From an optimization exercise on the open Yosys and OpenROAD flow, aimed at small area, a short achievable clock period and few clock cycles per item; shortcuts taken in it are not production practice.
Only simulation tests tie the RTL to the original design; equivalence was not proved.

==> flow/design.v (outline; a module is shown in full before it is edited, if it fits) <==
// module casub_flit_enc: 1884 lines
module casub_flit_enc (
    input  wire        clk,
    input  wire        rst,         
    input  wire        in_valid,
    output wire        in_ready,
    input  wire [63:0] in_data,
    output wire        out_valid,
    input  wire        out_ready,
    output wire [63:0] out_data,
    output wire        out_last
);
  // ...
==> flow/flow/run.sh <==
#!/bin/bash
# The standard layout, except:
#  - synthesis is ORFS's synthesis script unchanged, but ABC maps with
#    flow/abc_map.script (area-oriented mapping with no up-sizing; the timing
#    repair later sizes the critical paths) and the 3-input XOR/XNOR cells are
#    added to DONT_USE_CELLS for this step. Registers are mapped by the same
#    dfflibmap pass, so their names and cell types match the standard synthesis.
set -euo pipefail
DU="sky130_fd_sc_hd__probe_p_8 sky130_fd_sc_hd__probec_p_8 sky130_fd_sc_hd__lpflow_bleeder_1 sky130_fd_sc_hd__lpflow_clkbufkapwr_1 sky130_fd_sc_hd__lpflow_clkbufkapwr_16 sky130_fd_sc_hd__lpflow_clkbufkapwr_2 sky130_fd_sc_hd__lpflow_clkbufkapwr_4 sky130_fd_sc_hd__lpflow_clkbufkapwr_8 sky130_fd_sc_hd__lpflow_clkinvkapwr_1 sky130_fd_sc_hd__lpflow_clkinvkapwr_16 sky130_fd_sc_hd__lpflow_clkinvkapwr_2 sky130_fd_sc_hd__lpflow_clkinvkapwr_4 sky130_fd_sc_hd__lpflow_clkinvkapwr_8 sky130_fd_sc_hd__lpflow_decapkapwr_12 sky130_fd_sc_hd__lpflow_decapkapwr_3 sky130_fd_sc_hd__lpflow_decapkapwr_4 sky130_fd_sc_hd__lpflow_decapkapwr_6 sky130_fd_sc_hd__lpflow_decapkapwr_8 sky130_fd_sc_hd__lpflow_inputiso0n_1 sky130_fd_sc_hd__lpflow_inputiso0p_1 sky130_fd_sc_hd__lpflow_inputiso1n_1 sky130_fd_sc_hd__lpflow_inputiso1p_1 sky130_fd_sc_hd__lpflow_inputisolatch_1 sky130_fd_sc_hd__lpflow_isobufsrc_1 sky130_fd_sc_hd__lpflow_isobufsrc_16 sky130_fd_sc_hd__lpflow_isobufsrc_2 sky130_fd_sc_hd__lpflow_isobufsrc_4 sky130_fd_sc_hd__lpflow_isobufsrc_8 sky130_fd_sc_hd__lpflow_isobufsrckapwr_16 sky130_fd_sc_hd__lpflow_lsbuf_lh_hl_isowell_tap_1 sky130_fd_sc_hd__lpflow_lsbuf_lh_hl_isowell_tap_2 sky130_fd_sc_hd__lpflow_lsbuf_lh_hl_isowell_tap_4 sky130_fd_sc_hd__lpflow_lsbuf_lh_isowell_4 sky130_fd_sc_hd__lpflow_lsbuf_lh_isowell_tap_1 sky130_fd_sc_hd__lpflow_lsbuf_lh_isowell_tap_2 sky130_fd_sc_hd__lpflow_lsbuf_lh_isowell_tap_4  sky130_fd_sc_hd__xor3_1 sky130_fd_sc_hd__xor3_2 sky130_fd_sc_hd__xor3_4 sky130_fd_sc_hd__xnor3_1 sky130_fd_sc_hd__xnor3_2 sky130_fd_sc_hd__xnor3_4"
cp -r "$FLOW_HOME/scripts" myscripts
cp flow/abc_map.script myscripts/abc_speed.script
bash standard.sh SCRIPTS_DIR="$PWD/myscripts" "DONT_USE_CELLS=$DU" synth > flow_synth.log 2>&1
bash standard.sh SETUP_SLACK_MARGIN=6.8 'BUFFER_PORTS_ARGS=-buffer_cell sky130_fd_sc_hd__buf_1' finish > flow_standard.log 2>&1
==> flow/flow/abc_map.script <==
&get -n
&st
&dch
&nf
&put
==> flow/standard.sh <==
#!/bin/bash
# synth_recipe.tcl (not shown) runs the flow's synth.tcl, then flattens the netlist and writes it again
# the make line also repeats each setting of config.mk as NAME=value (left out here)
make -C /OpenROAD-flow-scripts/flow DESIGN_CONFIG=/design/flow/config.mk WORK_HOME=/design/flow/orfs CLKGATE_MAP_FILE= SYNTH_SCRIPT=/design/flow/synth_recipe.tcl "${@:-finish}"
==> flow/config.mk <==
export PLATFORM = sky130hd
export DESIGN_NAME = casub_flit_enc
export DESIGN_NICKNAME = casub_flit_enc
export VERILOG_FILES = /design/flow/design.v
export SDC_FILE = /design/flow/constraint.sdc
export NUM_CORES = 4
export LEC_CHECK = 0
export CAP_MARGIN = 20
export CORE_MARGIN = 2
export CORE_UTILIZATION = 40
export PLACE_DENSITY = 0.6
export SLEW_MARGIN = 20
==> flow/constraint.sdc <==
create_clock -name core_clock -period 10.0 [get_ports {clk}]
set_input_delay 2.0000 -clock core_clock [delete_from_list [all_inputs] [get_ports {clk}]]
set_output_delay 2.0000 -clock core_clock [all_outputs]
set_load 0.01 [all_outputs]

--

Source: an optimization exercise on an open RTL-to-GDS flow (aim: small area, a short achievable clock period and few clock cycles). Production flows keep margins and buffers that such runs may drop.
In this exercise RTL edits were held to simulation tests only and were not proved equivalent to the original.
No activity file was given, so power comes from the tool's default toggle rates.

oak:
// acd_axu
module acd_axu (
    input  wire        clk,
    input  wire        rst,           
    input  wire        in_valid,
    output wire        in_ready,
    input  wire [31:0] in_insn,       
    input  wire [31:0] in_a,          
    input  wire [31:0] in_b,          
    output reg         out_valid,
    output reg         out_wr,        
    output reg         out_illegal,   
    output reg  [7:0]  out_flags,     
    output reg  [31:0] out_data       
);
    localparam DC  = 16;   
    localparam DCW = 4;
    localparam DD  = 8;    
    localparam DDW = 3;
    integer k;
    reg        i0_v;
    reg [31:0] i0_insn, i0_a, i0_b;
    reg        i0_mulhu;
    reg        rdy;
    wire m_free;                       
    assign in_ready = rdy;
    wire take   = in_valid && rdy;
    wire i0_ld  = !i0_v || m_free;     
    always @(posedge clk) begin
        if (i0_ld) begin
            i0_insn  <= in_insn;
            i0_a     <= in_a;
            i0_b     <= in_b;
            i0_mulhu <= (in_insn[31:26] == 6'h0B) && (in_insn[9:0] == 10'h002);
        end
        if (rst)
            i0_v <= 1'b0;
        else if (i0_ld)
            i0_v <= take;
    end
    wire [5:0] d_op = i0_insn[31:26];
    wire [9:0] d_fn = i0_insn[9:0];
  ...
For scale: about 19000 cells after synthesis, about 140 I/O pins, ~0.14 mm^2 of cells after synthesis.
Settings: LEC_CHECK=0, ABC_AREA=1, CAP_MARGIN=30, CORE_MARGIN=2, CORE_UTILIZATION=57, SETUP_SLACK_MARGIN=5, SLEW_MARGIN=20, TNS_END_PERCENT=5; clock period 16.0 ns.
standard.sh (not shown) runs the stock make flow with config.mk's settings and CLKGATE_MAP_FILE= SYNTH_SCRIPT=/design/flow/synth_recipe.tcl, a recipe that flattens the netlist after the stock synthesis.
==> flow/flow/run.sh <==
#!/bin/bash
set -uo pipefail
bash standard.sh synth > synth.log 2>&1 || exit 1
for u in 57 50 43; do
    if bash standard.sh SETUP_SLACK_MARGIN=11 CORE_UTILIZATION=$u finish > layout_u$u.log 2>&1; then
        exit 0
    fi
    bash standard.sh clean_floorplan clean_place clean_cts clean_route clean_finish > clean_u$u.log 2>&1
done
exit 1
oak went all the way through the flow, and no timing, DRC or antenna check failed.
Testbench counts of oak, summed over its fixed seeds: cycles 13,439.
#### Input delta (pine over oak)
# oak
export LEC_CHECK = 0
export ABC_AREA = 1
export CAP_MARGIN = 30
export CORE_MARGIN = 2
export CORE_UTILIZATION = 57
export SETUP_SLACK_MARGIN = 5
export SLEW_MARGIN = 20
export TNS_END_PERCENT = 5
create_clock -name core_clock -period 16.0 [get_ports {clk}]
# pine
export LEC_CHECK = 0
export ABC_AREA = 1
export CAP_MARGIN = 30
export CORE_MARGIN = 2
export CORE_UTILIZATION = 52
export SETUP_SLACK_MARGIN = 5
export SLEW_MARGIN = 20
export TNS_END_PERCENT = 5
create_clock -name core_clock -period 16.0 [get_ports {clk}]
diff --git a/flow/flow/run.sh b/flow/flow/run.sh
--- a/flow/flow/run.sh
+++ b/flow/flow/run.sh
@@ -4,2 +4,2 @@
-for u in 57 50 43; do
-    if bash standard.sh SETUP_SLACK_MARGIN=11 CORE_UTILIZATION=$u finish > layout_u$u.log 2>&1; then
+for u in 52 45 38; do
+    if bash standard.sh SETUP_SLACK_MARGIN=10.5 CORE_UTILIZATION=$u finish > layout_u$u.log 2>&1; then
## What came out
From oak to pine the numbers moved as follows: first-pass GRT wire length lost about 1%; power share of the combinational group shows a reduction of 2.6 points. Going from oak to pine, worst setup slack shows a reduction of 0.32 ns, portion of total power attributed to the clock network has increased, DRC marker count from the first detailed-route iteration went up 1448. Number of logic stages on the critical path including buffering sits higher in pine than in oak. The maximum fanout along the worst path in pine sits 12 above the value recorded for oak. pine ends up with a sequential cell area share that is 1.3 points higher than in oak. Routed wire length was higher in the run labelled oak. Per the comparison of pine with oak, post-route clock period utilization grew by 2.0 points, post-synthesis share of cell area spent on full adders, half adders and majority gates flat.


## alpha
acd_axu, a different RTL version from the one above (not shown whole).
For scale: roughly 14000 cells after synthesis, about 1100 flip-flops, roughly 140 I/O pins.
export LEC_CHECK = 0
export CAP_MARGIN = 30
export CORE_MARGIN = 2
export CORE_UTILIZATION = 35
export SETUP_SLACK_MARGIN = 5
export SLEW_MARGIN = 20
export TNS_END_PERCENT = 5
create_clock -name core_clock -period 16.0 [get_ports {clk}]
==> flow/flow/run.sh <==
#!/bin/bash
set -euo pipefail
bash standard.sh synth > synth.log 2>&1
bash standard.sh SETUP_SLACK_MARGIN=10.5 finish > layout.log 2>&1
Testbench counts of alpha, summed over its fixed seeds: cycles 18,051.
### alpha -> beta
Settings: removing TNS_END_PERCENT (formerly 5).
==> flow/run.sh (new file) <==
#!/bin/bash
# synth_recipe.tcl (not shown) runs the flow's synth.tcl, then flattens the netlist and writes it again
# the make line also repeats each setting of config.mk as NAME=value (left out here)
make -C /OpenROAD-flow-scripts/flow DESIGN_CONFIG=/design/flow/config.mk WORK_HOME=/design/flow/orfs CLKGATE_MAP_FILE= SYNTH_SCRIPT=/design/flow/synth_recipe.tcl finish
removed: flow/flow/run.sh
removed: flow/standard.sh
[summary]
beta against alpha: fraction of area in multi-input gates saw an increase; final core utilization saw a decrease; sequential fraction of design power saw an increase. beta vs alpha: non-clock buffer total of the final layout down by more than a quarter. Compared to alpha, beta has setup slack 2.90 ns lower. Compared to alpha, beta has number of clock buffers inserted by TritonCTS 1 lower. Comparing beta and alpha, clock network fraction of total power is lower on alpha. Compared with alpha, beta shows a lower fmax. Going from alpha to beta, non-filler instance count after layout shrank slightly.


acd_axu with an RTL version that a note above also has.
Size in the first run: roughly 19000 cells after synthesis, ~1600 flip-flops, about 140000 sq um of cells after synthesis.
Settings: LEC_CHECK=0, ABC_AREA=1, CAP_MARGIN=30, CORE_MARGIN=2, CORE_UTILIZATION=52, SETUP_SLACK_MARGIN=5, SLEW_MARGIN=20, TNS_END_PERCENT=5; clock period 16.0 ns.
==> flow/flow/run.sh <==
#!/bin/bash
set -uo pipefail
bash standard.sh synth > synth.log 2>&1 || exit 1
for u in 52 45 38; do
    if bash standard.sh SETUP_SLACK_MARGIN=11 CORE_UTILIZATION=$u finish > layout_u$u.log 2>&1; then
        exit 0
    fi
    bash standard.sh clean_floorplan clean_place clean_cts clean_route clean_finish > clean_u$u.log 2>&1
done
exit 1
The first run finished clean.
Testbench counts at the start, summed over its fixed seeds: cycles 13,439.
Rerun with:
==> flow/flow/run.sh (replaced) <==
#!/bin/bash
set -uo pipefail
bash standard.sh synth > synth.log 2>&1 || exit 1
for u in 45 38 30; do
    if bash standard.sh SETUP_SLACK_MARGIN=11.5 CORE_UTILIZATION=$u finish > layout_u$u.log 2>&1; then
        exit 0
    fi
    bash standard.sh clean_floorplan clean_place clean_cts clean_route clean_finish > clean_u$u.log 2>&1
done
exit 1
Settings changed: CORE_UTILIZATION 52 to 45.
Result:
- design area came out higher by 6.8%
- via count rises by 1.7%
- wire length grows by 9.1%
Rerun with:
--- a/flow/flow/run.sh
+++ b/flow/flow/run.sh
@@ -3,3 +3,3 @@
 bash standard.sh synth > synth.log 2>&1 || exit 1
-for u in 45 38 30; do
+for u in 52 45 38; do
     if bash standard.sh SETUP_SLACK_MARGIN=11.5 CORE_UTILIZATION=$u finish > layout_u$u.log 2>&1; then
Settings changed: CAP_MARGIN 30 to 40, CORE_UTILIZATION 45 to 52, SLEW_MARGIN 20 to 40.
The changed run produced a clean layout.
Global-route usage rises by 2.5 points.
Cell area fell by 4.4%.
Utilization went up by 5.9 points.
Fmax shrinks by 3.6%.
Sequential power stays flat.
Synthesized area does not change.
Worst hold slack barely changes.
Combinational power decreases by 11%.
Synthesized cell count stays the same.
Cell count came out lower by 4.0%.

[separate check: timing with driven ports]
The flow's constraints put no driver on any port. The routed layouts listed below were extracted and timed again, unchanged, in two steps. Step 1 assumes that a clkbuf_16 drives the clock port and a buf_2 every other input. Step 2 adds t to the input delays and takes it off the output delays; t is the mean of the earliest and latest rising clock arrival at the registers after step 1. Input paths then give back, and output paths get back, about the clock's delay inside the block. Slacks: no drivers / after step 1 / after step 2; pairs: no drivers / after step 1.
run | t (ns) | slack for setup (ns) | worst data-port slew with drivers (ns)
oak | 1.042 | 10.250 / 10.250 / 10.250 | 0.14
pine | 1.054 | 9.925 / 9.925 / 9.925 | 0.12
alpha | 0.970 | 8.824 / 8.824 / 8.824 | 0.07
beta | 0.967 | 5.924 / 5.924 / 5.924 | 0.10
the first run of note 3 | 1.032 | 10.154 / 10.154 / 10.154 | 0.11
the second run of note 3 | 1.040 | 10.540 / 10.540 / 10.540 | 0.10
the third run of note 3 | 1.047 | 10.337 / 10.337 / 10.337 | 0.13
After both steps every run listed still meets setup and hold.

• _WHAT TO DO_: Among the records above, extract exactly the lines from the line with "Worst hold slack barely changes." to the line with "[separate check: timing with driven ports]", both lines included, and leave out the rest.

• _SOLUTION FOR THIS TASK_:
Worst hold slack barely changes.
Combinational power decreases by 11%.
Synthesized cell count stays the same.
Cell count came out lower by 4.0%.

[separate check: timing with driven ports]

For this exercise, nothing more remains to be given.